_Brief_
Only the lines from the first line of the records through the line containing "is not cleared." belong in the answer. Copy them exactly.

_Input material_
==> src/rtl/ole_ram.sv <==
// Generic single-write, single-read RAM with registered read data.
`timescale 1ns / 1ps
module ole_ram #(
  parameter int unsigned WIDTH = 32,
  parameter int unsigned DEPTH = 16
) (
  input  logic                     clk_i,
  input  logic                     we_i,
  input  logic [$clog2(DEPTH)-1:0] waddr_i,
  input  logic [WIDTH-1:0]         wdata_i,
  input  logic                     re_i,
  input  logic [$clog2(DEPTH)-1:0] raddr_i,
  output logic [WIDTH-1:0]         rdata_o
);

  logic [WIDTH-1:0] mem_q [DEPTH];
  logic [WIDTH-1:0] rdata_q;

  always_ff @(posedge clk_i) begin
    if (we_i) begin
      mem_q[waddr_i] <= wdata_i;
    end
    if (re_i) begin
      rdata_q <= mem_q[raddr_i];
    end
  end

  assign rdata_o = rdata_q;

endmodule

==> src/rtl/ordered_list_engine_core.sv <==
// Ordered list engine: sequencer, shared pointer step unit and element RAM.
// Insert at 0-based index k: each element from the tail down to k moves up by a read then a write,
// then the new value is written and the result loaded. Delete at index k pulls each later element
// forward the same way. Listing reads and sends one element at a time, waiting while the sink stalls.
// Not ready while an operation runs; a result register lets the next beat in while it waits.
// Reset clears count, state and output valid at once; the element RAM is not cleared.
`timescale 1ns / 1ps
`include "ordered_list_engine_core_defines.svh"
module ordered_list_engine_core
  import ole_pkg::*;
#(
  parameter int unsigned CAPACITY   = 16,
  parameter int unsigned DATA_WIDTH = 32
) (
  input  logic clk_i,
  input  logic rst_ni,
  input  logic in_valid_i,
  output logic in_ready_o,
  input  in_t  in_data_i,
  output logic out_valid_o,
  input  logic out_ready_i,
  output out_t out_data_o
);

  localparam int unsigned AW  = $clog2(CAPACITY);
  localparam int unsigned CW  = $clog2(CAPACITY + 1);
  localparam int unsigned PCW = ((CW > POS_W) ? CW : POS_W) + 1;

  localparam logic [2:0] S_IDLE    = 3'd0;
  localparam logic [2:0] S_INS_RD  = 3'd1;
  localparam logic [2:0] S_INS_WR  = 3'd2;
  localparam logic [2:0] S_DEL_RD  = 3'd3;
  localparam logic [2:0] S_DEL_WR  = 3'd4;
  localparam logic [2:0] S_LST_RD  = 3'd5;
  localparam logic [2:0] S_LST_OUT = 3'd6;
  localparam logic [2:0] S_RESP    = 3'd7;

  logic [2:0]            state_q, state_d;
  logic [CW-1:0]         cnt_q, cnt_d;
  logic [CW-1:0]         ptr_q, ptr_d;
  logic [CW-1:0]         idx_q, idx_d;
  logic [DATA_WIDTH-1:0] val_q, val_d;
  logic [STATUS_W-1:0]   st_q, st_d;
  logic                  out_valid_q, out_valid_d;
  out_t                  out_q, out_d;

  logic                  ram_we, ram_re;
  logic [AW-1:0]         ram_waddr, ram_raddr;
  logic [DATA_WIDTH-1:0] ram_wdata, ram_rdata;

  logic [CW-1:0]  ptr_inc, ptr_dec;
  logic [PCW-1:0] pos_w, cnt_w;
  logic           full, out_free, lst_last;

  ole_ram #(
    .WIDTH (DATA_WIDTH),
    .DEPTH (CAPACITY)
  ) u_store (
    .clk_i   (clk_i),
    .we_i    (ram_we),
    .waddr_i (ram_waddr),
    .wdata_i (ram_wdata),
    .re_i    (ram_re),
    .raddr_i (ram_raddr),
    .rdata_o (ram_rdata)
  );

  // shared pointer step unit
  assign ptr_inc = ptr_q + CW'(1);
  assign ptr_dec = ptr_q - CW'(1);

  assign pos_w    = PCW'(in_data_i.position);
  assign cnt_w    = PCW'(cnt_q);
  assign full     = (cnt_q == CW'(CAPACITY));
  assign out_free = !out_valid_q || out_ready_i;
  assign lst_last = (ptr_inc == cnt_q);

  always_comb begin
    state_d     = state_q;
    cnt_d       = cnt_q;
    ptr_d       = ptr_q;
    idx_d       = idx_q;
    val_d       = val_q;
    st_d        = st_q;
    out_valid_d = out_valid_q;
    out_d       = out_q;
    ram_we      = 1'b0;
    ram_re      = 1'b0;
    ram_waddr   = ptr_q[AW-1:0];
    ram_raddr   = ptr_q[AW-1:0];
    ram_wdata   = ram_rdata;
    in_ready_o  = 1'b0;

    if (out_valid_q && out_ready_i) begin
      out_valid_d = 1'b0;
    end

    case (state_q)
      S_IDLE: begin
        in_ready_o = 1'b1;
        if (in_valid_i) begin
          val_d = DATA_WIDTH'(in_data_i.value);
          st_d  = ST_OK;
          ptr_d = cnt_q;
          case (in_data_i.kind)
            KIND_INS_END, KIND_INS_FRONT, KIND_INS_POS: begin
              if (full) begin
                st_d    = ST_FULL;
                state_d = S_RESP;
              end else if (in_data_i.kind == KIND_INS_END) begin
                idx_d   = cnt_q;
                state_d = S_INS_RD;
              end else if (in_data_i.kind == KIND_INS_FRONT) begin
                idx_d   = '0;
                state_d = S_INS_RD;
              end else if (pos_w == '0 || pos_w > cnt_w + PCW'(1)) begin
                st_d    = ST_INVALID;
                state_d = S_RESP;
              end else begin
                idx_d   = CW'(pos_w - PCW'(1));
                state_d = S_INS_RD;
              end
            end
            KIND_DEL_FRONT, KIND_DEL_END, KIND_DEL_POS: begin
              if (cnt_q == '0) begin
                st_d    = ST_EMPTY;
                state_d = S_RESP;
              end else if (in_data_i.kind == KIND_DEL_FRONT) begin
                ptr_d   = '0;
                state_d = S_DEL_RD;
              end else if (in_data_i.kind == KIND_DEL_END) begin
                ptr_d   = cnt_q - CW'(1);
                state_d = S_DEL_RD;
              end else if (pos_w == '0 || pos_w > cnt_w) begin
                st_d    = ST_INVALID;
                state_d = S_RESP;
              end else begin
                ptr_d   = CW'(pos_w - PCW'(1));
                state_d = S_DEL_RD;
              end
            end
            KIND_LIST: begin
              if (cnt_q == '0) begin
                st_d    = ST_EMPTY;
                state_d = S_RESP;
              end else begin
                ptr_d   = '0;
                state_d = S_LST_RD;
              end
            end
            default: begin
              state_d = S_IDLE;
            end
          endcase
        end
      end
      // walk from the tail down to the gap, then drop the new value in
      S_INS_RD: begin
        if (ptr_q == idx_q) begin
          ram_we    = 1'b1;
          ram_waddr = idx_q[AW-1:0];
          ram_wdata = val_q;
          cnt_d     = cnt_q + CW'(1);
          state_d   = S_RESP;
        end else begin
          ram_re    = 1'b1;
          ram_raddr = ptr_dec[AW-1:0];
          state_d   = S_INS_WR;
        end
      end
      S_INS_WR: begin
        ram_we  = 1'b1;
        ptr_d   = ptr_dec;
        state_d = S_INS_RD;
      end
      // close the gap by pulling each later element one place forward
      S_DEL_RD: begin
        if (ptr_inc >= cnt_q) begin
          cnt_d   = cnt_q - CW'(1);
          state_d = S_RESP;
        end else begin
          ram_re    = 1'b1;
          ram_raddr = ptr_inc[AW-1:0];
          state_d   = S_DEL_WR;
        end
      end
      S_DEL_WR: begin
        ram_we  = 1'b1;
        ptr_d   = ptr_inc;
        state_d = S_DEL_RD;
      end
      S_LST_RD: begin
        ram_re  = 1'b1;
        state_d = S_LST_OUT;
      end
      S_LST_OUT: begin
        if (out_free) begin
          out_valid_d   = 1'b1;
          out_d.status  = ST_OK;
          out_d.item    = ITEM_W'($signed(ram_rdata));
          out_d.last    = lst_last;
          out_d.length  = LEN_W'(cnt_q);
          if (lst_last) begin
            state_d = S_IDLE;
          end else begin
            ptr_d   = ptr_inc;
            state_d = S_LST_RD;
          end
        end
      end
      S_RESP: begin
        if (out_free) begin
          out_valid_d  = 1'b1;
          out_d.status = st_q;
          out_d.item   = '0;
          out_d.last   = 1'b1;
          out_d.length = LEN_W'(cnt_q);
          state_d      = S_IDLE;
        end
      end
      default: begin
        state_d = S_IDLE;
      end
    endcase
  end

  always_ff @(posedge clk_i or negedge rst_ni) begin
    if (!rst_ni) begin
      state_q     <= S_IDLE;
      cnt_q       <= '0;
      out_valid_q <= 1'b0;
    end else begin
      state_q     <= state_d;
      cnt_q       <= cnt_d;
      out_valid_q <= out_valid_d;
    end
  end

  always_ff @(posedge clk_i) begin
    ptr_q <= ptr_d;
    idx_q <= idx_d;
    val_q <= val_d;
    st_q  <= st_d;
    out_q <= out_d;
  end

  assign out_valid_o = out_valid_q;
  assign out_data_o  = out_q;

  `OLE_ASSERT_SAME(a_cnt_bound, clk_i, rst_ni, 1'b1, cnt_q <= CW'(CAPACITY), "count above capacity")
  `OLE_ASSERT_SAME(a_err_item_zero, clk_i, rst_ni, out_valid_o && out_data_o.status != ST_OK, out_data_o.item == '0 && out_data_o.last, "error beat with item or not last")
  `OLE_ASSERT_NEXT(a_busy_after_accept, clk_i, rst_ni, in_valid_i && in_ready_o && in_data_i.kind != KIND_NONE, !in_ready_o, "ready straight after an operation beat")
  `OLE_ASSERT_NEXT(a_cnt_step, clk_i, rst_ni, 1'b1, cnt_q == $past(cnt_q) || cnt_q == $past(cnt_q) + CW'(1) || cnt_q == $past(cnt_q) - CW'(1), "count moved by more than one")

endmodule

_Written solution_
==> src/rtl/ole_ram.sv <==
// Generic single-write, single-read RAM with registered read data.
`timescale 1ns / 1ps
module ole_ram #(
  parameter int unsigned WIDTH = 32,
  parameter int unsigned DEPTH = 16
) (
  input  logic                     clk_i,
  input  logic                     we_i,
  input  logic [$clog2(DEPTH)-1:0] waddr_i,
  input  logic [WIDTH-1:0]         wdata_i,
  input  logic                     re_i,
  input  logic [$clog2(DEPTH)-1:0] raddr_i,
  output logic [WIDTH-1:0]         rdata_o
);

  logic [WIDTH-1:0] mem_q [DEPTH];
  logic [WIDTH-1:0] rdata_q;

  always_ff @(posedge clk_i) begin
    if (we_i) begin
      mem_q[waddr_i] <= wdata_i;
    end
    if (re_i) begin
      rdata_q <= mem_q[raddr_i];
    end
  end

  assign rdata_o = rdata_q;

endmodule

==> src/rtl/ordered_list_engine_core.sv <==
// Ordered list engine: sequencer, shared pointer step unit and element RAM.
// Insert at 0-based index k: each element from the tail down to k moves up by a read then a write,
// then the new value is written and the result loaded. Delete at index k pulls each later element
// forward the same way. Listing reads and sends one element at a time, waiting while the sink stalls.
// Not ready while an operation runs; a result register lets the next beat in while it waits.
// Reset clears count, state and output valid at once; the element RAM is not cleared.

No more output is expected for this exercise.